* _EXERCISE REQUIREMENTS_: What is needed is every line of the data that includes the word "typedef". Please copy each one.

* _DATA SECTION_:
Content starts
## config.mk

```make
export PLATFORM = sky130hd
export DESIGN_NAME = qup_host_port
export DESIGN_NICKNAME = d
export VERILOG_FILES = /design/src/verilog/qup_pkg.sv /design/src/verilog/qup_channel.sv /design/src/verilog/qup_host_port.sv /design/src/verilog/qup_pin_sync.sv
export SDC_FILE = /design/constraint.sdc
export NUM_CORES = 1
export LEC_CHECK = 0
export ABC_AREA = 1
export BUFFER_PORTS_ARGS = -buffer_cell sky130_fd_sc_hd__clkbuf_2
export CAP_MARGIN = 20
export CORE_ASPECT_RATIO = 1.2
export CORE_MARGIN = 5
export CORE_UTILIZATION = 65
export DETAILED_ROUTE_END_ITERATION = 7
export PLACE_DENSITY = 0.84
export SLEW_MARGIN = 0
export SYNTH_ARGS = -nofsm -noshare
export SYNTH_HDL_FRONTEND = slang
export SYNTH_SLANG_ARGS = --single-unit
```

## constraint.sdc

```tcl
create_clock -name clk -period 4.3 [get_ports clk]
set_input_delay 0.43 -clock clk [delete_from_list [all_inputs] [get_ports clk]]
set_output_delay 0.43 -clock clk [all_outputs]
set_load 0.05 [all_outputs]
```

## src/verilog/qup_pkg.sv

```systemverilog
// Shared constants and types for the four-channel host port block.
package qup_pkg;

    // ----------------------------------------------------------------
    // Sizes
    // ----------------------------------------------------------------
    localparam int QUP_NUM_CH = 4;
    localparam int QUP_DATA_W = 8;
    localparam int QUP_ADDR_W = 3;
    localparam int QUP_REG_NUM = 8;

    // ----------------------------------------------------------------
    // Register offsets and field positions
    // ----------------------------------------------------------------
    localparam logic [2:0] QUP_OFF_MCR = 3'h4;
    localparam int QUP_MCR_INT_EN_BIT = 3;
    localparam int QUP_MCR_XON_ANY_BIT = 5;
    localparam int QUP_MCR_PRESC_BIT = 7;
    localparam logic [7:0] QUP_REG_RESET = 8'h00;

    // ----------------------------------------------------------------
    // Timing
    // ----------------------------------------------------------------
    localparam int QUP_CLK_PERIOD_NS = 10;
    localparam int QUP_RST_MIN_NS = 40;
    localparam int QUP_RST_MIN_CYC = (QUP_RST_MIN_NS + QUP_CLK_PERIOD_NS - 1) / QUP_CLK_PERIOD_NS;
    localparam logic [1:0] QUP_PRESC_DIV4_LAST = 2'h3;
    localparam logic [1:0] QUP_PRESC_DIV1_LAST = 2'h0;

    // ----------------------------------------------------------------
    // Types
    // ----------------------------------------------------------------
    typedef struct packed {
        logic read_strobe_n;
        logic write_strobe_n;
        logic [3:0] channel_select_n;
        logic chip_select_n;
        logic read_not_write;
        logic channel_addr_hi;
        logic channel_addr_lo;
        logic [2:0] reg_addr;
        logic [7:0] data;
    } qup_bus_pins_t;

    typedef enum logic [1:0] {
        QUP_BUS_IDLE = 2'b00,
        QUP_BUS_WRITE = 2'b01,
        QUP_BUS_READ = 2'b11
    } qup_bus_state_t;

endpackage
```

## src/verilog/qup_channel.sv

```systemverilog
// One channel's register set with the software flow-control pause flag.
`timescale 1ns/1ps
`default_nettype none
module qup_channel (
    input wire logic clk,
    input wire logic core_rst,
    input wire logic wr_en,
    input wire logic [2:0] wr_addr,
    input wire logic [7:0] wr_data,
    input wire logic [2:0] rd_addr,
    output logic [7:0] rd_data,
    output logic [7:0] modem_control_register,
    input wire logic rx_char,
    input wire logic xoff_seen,
    output logic tx_paused_r
);
    logic [7:0] regs_r [qup_pkg::QUP_REG_NUM];
    logic tx_paused_nxt;

    assign rd_data = regs_r[rd_addr];
    assign modem_control_register = regs_r[qup_pkg::QUP_OFF_MCR];
    // A pause arriving with a character still wins over the resume.
    assign tx_paused_nxt = xoff_seen | (tx_paused_r & ~(rx_char & modem_control_register[qup_pkg::QUP_MCR_XON_ANY_BIT]));

    always_ff @(posedge clk) begin
        if (core_rst) begin
            for (int i = 0; i < qup_pkg::QUP_REG_NUM; i++) begin
                regs_r[i] <= qup_pkg::QUP_REG_RESET;
            end
            tx_paused_r <= 1'b0;
        end else begin
            if (wr_en) begin
                regs_r[wr_addr] <= wr_data;
            end
            tx_paused_r <= tx_paused_nxt;
        end
    end
endmodule
`default_nettype wire

```

## src/verilog/qup_host_port.sv

```systemverilog
// Top of the four-channel host port: bus decode, reset, straps and interrupt drive.
//
// How it works
// - Bus-style pin high selects strobe bus.
// - Prescaler pin latched only during reset.
// - Latched high divides by one, low four.
// - Channel A modem control bit 7 overrides latched prescaler.
// - Strobe style: reset active high, 40 ns.
// - In reset, transmit high, receive ignored.
// - Line style: reset active low, 40 ns.
// - Four channels, each with own registers.
// - Each channel has 32-byte transmit, receive FIFOs; qup_channel holds only registers, no FIFO.
// - Bit 5 lets any character end pause.
// - Strobe style: interrupt style pin plus bit 3.
// - Interrupt style high: interrupts always driven.
// - Interrupt style low: bit 3 enables drive.
// - Eight data bits, three address lines.
// - Bus cycles need no baud clock.
// - One shared data bus, selected channel drives.
// - Registers follow the standard serial layout.
// - Strobe style: low select picks channel.
// - Line style: two address bits pick channel.
`timescale 1ns/1ps
`default_nettype none
module qup_host_port (
    input wire logic clk,
    input wire logic sys_rst,
    input wire logic bus_style_pin,
    input wire logic reset_pin,
    input wire logic prescaler_select_pin,
    input wire logic interrupt_style_select,
    input wire logic channel_a_select_n,
    input wire logic channel_b_select_n,
    input wire logic channel_c_select_n,
    input wire logic channel_d_select_n,
    input wire logic chip_select_n,
    input wire logic read_not_write,
    input wire logic read_strobe_n,
    input wire logic write_strobe_n,
    input wire logic channel_addr_hi,
    input wire logic channel_addr_lo,
    input wire logic [2:0] reg_addr,
    input wire logic [7:0] data_in,
    output logic [7:0] data_out,
    output logic data_oe,
    input wire logic [3:0] int_request,
    output logic [3:0] int_out,
    output logic [3:0] int_oe,
    input wire logic [3:0] tx_serial_core,
    output logic [3:0] tx_serial,
    input wire logic [3:0] rx_serial,
    output logic [3:0] rx_serial_core,
    input wire logic [3:0] rx_char_done,
    input wire logic [3:0] xoff_received,
    output logic [3:0] tx_paused,
    output logic baud_tick,
    output logic prescale_div4,
    output logic core_reset,
    output logic [3:0] reg_write_pulse,
    output logic [2:0] reg_write_addr,
    output logic [7:0] reg_write_data
);

    // ----------------------------------------------------------------
    // Functions
    // ----------------------------------------------------------------
    function automatic logic [3:0] qup_decode2(input logic [1:0] sel);
        qup_decode2 = 4'h1 << sel;
    endfunction

    function automatic logic [1:0] qup_index(input logic [3:0] onehot);
        logic [1:0] idx;
        idx = 2'h0;
        for (int i = 0; i < qup_pkg::QUP_NUM_CH; i++) begin
            if (onehot[i]) begin
                idx = 2'(i);
            end
        end
        return idx;
    endfunction

    function automatic logic qup_is_onehot(input logic [3:0] v);
        qup_is_onehot = (v != 4'h0) && ((v & (v - 4'h1)) == 4'h0);
    endfunction

    // ----------------------------------------------------------------
    // Pin synchronisers
    // ----------------------------------------------------------------
    // Bus cycles are timed by the host's strobes alone; the system clock only samples them.
    qup_pkg::qup_bus_pins_t pins_raw;
    qup_pkg::qup_bus_pins_t pins;
    logic [2:0] strap_raw;
    logic [2:0] strap;
    logic style_strobe;
    logic rst_pin_lvl;
    logic presc_pin_lvl;
    logic interrupt_style_select_raw;
    logic interrupt_style_select_lvl;
    logic [3:0] rx_sync;

    assign pins_raw = '{read_strobe_n: read_strobe_n, write_strobe_n: write_strobe_n,
                        channel_select_n: {channel_d_select_n, channel_c_select_n,
                                           channel_b_select_n, channel_a_select_n},
                        chip_select_n: chip_select_n, read_not_write: read_not_write,
                        channel_addr_hi: channel_addr_hi, channel_addr_lo: channel_addr_lo,
                        reg_addr: reg_addr, data: data_in};
    assign strap_raw = {bus_style_pin, reset_pin, prescaler_select_pin};
    assign interrupt_style_select_raw = interrupt_style_select;

    qup_pin_sync #(
        .W($bits(qup_pkg::qup_bus_pins_t)),
        .INIT({2'b11, 4'hf, 1'b1, 1'b1, 2'b00, 3'h0, 8'h00})
    ) u_bus_sync (
        .clk(clk),
        .sys_rst(sys_rst),
        .d(pins_raw),
        .q(pins)
    );

    // Reset values read the bus-style and prescaler straps high and the reset pin low.
    qup_pin_sync #(
        .W(3),
        .INIT(3'b101)
    ) u_strap_sync (
        .clk(clk),
        .sys_rst(sys_rst),
        .d(strap_raw),
        .q(strap)
    );

    qup_pin_sync #(
        .W(1),
        .INIT(1'b1)
    ) u_interrupt_style_select_sync (
        .clk(clk),
        .sys_rst(sys_rst),
        .d(interrupt_style_select_raw),
        .q(interrupt_style_select_lvl)
    );

    qup_pin_sync #(
        .W(4),
        .INIT(4'hf)
    ) u_rx_sync (
        .clk(clk),
        .sys_rst(sys_rst),
        .d(rx_serial),
        .q(rx_sync)
    );

    assign style_strobe = strap[2];
    assign rst_pin_lvl = strap[1];
    assign presc_pin_lvl = strap[0];

    // ----------------------------------------------------------------
    // Reset
    // ----------------------------------------------------------------
    // The stretch guarantees every core sees a full minimum-length reset.
    logic rst_pin_active;
    logic [3:0] rst_cnt_r;
    logic [3:0] rst_cnt_nxt;
    logic core_rst;

    assign rst_pin_active = style_strobe ? rst_pin_lvl : ~rst_pin_lvl;
    assign rst_cnt_nxt = rst_pin_active ? 4'(qup_pkg::QUP_RST_MIN_CYC) :
                         (rst_cnt_r != 4'h0) ? rst_cnt_r - 4'h1 : 4'h0;
    assign core_rst = sys_rst | rst_pin_active | (rst_cnt_r != 4'h0);

    always_ff @(posedge clk) begin
        if (sys_rst) begin
            rst_cnt_r <= 4'(qup_pkg::QUP_RST_MIN_CYC);
        end else begin
            rst_cnt_r <= rst_cnt_nxt;
        end
    end

    // ----------------------------------------------------------------
    // Channel decode
    // ----------------------------------------------------------------
    logic [3:0] sel_strobe;
    logic [3:0] sel_line;
    logic [3:0] sel_mask;
    logic wr_active;
    logic rd_active;

    assign sel_strobe = ~pins.channel_select_n;
    assign sel_line = pins.chip_select_n ? 4'h0 :
                      qup_decode2({pins.channel_addr_hi, pins.channel_addr_lo});
    assign sel_mask = style_strobe ? sel_strobe : sel_line;
    assign wr_active = style_strobe ? (~pins.write_strobe_n & (sel_mask != 4'h0)) :
                       ((sel_mask != 4'h0) & ~pins.read_not_write);
    // Reads with more than one channel selected would fight on the bus, so they are not answered.
    assign rd_active = style_strobe ? (~pins.read_strobe_n & qup_is_onehot(sel_mask)) :
                       ((sel_mask != 4'h0) & pins.read_not_write);

    // ----------------------------------------------------------------
    // Bus cycle state machine
    // ----------------------------------------------------------------
    qup_pkg::qup_bus_state_t state_r;
    qup_pkg::qup_bus_state_t state_nxt;
    logic [3:0] cyc_mask_r;
    logic [2:0] cyc_addr_r;
    logic [7:0] cyc_data_r;
    logic commit_wr;

    always_comb begin
        state_nxt = state_r;
        case (state_r)
            qup_pkg::QUP_BUS_IDLE: begin
                if (wr_active) begin
                    state_nxt = qup_pkg::QUP_BUS_WRITE;
                end else if (rd_active) begin
                    state_nxt = qup_pkg::QUP_BUS_READ;
                end
            end
            qup_pkg::QUP_BUS_WRITE: begin
                if (!wr_active) begin
                    state_nxt = qup_pkg::QUP_BUS_IDLE;
                end
            end
            qup_pkg::QUP_BUS_READ: begin
                if (!rd_active) begin
                    state_nxt = qup_pkg::QUP_BUS_IDLE;
                end
            end
            default: begin
                state_nxt = qup_pkg::QUP_BUS_IDLE;
            end
        endcase
    end

    // Data is taken at the trailing edge of the write, when the host guarantees it is valid.
    assign commit_wr = (state_r == qup_pkg::QUP_BUS_WRITE) && !wr_active;

    always_ff @(posedge clk) begin
        if (core_rst) begin
            state_r <= qup_pkg::QUP_BUS_IDLE;
            cyc_mask_r <= 4'h0;
            cyc_addr_r <= 3'h0;
            cyc_data_r <= 8'h00;
        end else begin
            state_r <= state_nxt;
            if (state_nxt != qup_pkg::QUP_BUS_IDLE && state_r == qup_pkg::QUP_BUS_IDLE) begin
                cyc_mask_r <= sel_mask;
                cyc_addr_r <= pins.reg_addr;
            end
            if (wr_active) begin
                cyc_data_r <= pins.data;
            end
        end
    end

    // ----------------------------------------------------------------
    // Channels
    // ----------------------------------------------------------------
    logic [7:0] ch_rdata [qup_pkg::QUP_NUM_CH];
    logic [7:0] ch_mcr [qup_pkg::QUP_NUM_CH];
    logic [3:0] ch_paused;
    logic [3:0] ch_wr_en;
    logic [3:0] rx_char_gated;

    assign ch_wr_en = commit_wr ? cyc_mask_r : 4'h0;
    assign rx_char_gated = core_rst ? 4'h0 : rx_char_done;

    // The 32-byte FIFOs live in each channel's core; this block only carries their register traffic.
    for (genvar c = 0; c < qup_pkg::QUP_NUM_CH; c++) begin : g_ch
        qup_channel u_channel (
            .clk(clk),
            .core_rst(core_rst),
            .wr_en(ch_wr_en[c]),
            .wr_addr(cyc_addr_r),
            .wr_data(cyc_data_r),
            .rd_addr(pins.reg_addr),
            .rd_data(ch_rdata[c]),
            .modem_control_register(ch_mcr[c]),
            .rx_char(rx_char_gated[c]),
            .xoff_seen(xoff_received[c]),
            .tx_paused_r(ch_paused[c])
        );
    end

    // ----------------------------------------------------------------
    // Read data drive
    // ----------------------------------------------------------------
    logic [7:0] rd_mux;
    logic rd_drive;

    assign rd_mux = ch_rdata[qup_index(cyc_mask_r)];
    assign rd_drive = (state_r == qup_pkg::QUP_BUS_READ) && rd_active;

    always_ff @(posedge clk) begin
        if (core_rst) begin
            data_out <= 8'h00;
            data_oe <= 1'b0;
        end else begin
            data_out <= rd_mux;
            data_oe <= rd_drive;
        end
    end

    // ----------------------------------------------------------------
    // Prescaler strap and baud tick
    // ----------------------------------------------------------------
    logic presc_latch_r;
    logic mcr_owns_presc_r;
    logic div4_sel;
    logic [1:0] presc_cnt_r;
    logic [1:0] presc_last;

    // Channel A's control register carries the shared prescaler choice once software writes it.
    assign div4_sel = mcr_owns_presc_r ? ch_mcr[0][qup_pkg::QUP_MCR_PRESC_BIT] : ~presc_latch_r;
    assign presc_last = div4_sel ? qup_pkg::QUP_PRESC_DIV4_LAST : qup_pkg::QUP_PRESC_DIV1_LAST;

    always_ff @(posedge clk) begin
        if (sys_rst) begin
            presc_latch_r <= 1'b1;
            mcr_owns_presc_r <= 1'b0;
        end else if (core_rst || core_reset) begin
            presc_latch_r <= presc_pin_lvl;
            mcr_owns_presc_r <= 1'b0;
        end else if (ch_wr_en[0] && cyc_addr_r == qup_pkg::QUP_OFF_MCR) begin
            mcr_owns_presc_r <= 1'b1;
        end
    end

    always_ff @(posedge clk) begin
        if (core_rst) begin
            presc_cnt_r <= 2'h0;
            baud_tick <= 1'b0;
            prescale_div4 <= 1'b0;
        end else begin
            presc_cnt_r <= (presc_cnt_r >= presc_last) ? 2'h0 : presc_cnt_r + 2'h1;
            baud_tick <= (presc_cnt_r >= presc_last);
            prescale_div4 <= div4_sel;
        end
    end

    // ----------------------------------------------------------------
    // Interrupt drive, serial lines and core hand-off
    // ----------------------------------------------------------------
    logic [3:0] int_en;

    for (genvar c = 0; c < qup_pkg::QUP_NUM_CH; c++) begin : g_int
        // Only the strobe style consults bit 3; the line style always drives.
        assign int_en[c] = !style_strobe || interrupt_style_select_lvl || ch_mcr[c][qup_pkg::QUP_MCR_INT_EN_BIT];
    end

    always_ff @(posedge clk) begin
        if (core_rst) begin
            int_out <= 4'h0;
            int_oe <= 4'h0;
            tx_serial <= 4'hf;
            rx_serial_core <= 4'hf;
            tx_paused <= 4'h0;
            reg_write_pulse <= 4'h0;
            reg_write_addr <= 3'h0;
            reg_write_data <= 8'h00;
        end else begin
            int_out <= int_request;
            int_oe <= int_en;
            tx_serial <= tx_serial_core;
            rx_serial_core <= rx_sync;
            tx_paused <= ch_paused;
            reg_write_pulse <= ch_wr_en;
            reg_write_addr <= cyc_addr_r;
            reg_write_data <= cyc_data_r;
        end
    end

    always_ff @(posedge clk) begin
        core_reset <= core_rst;
    end

endmodule
`default_nettype wire

```

## src/verilog/qup_pin_sync.sv

```systemverilog
// Three-stage synchroniser whose output moves only when stages two and three agree.
`timescale 1ns/1ps
`default_nettype none
module qup_pin_sync #(
    parameter int W = 1,
    parameter logic [W-1:0] INIT = '0
) (
    input wire logic clk,
    input wire logic sys_rst,
    input wire logic [W-1:0] d,
    output logic [W-1:0] q
);
    logic [W-1:0] s1_r;
    logic [W-1:0] s2_r;
    logic [W-1:0] s3_r;
    logic [W-1:0] q_nxt;

    // Each bit settles on its own, so a skewed bus word resolves bit by bit.
    assign q_nxt = (~(s2_r ^ s3_r) & s3_r) | ((s2_r ^ s3_r) & q);

    always_ff @(posedge clk) begin
        if (sys_rst) begin
            s1_r <= INIT;
            s2_r <= INIT;
            s3_r <= INIT;
            q <= INIT;
        end else begin
            s1_r <= d;
            s2_r <= s1_r;
            s3_r <= s2_r;
            q <= q_nxt;
        end
    end
endmodule
`default_nettype wire

```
Content ends
* _RESULT_:
    typedef struct packed {
    typedef enum logic [1:0] {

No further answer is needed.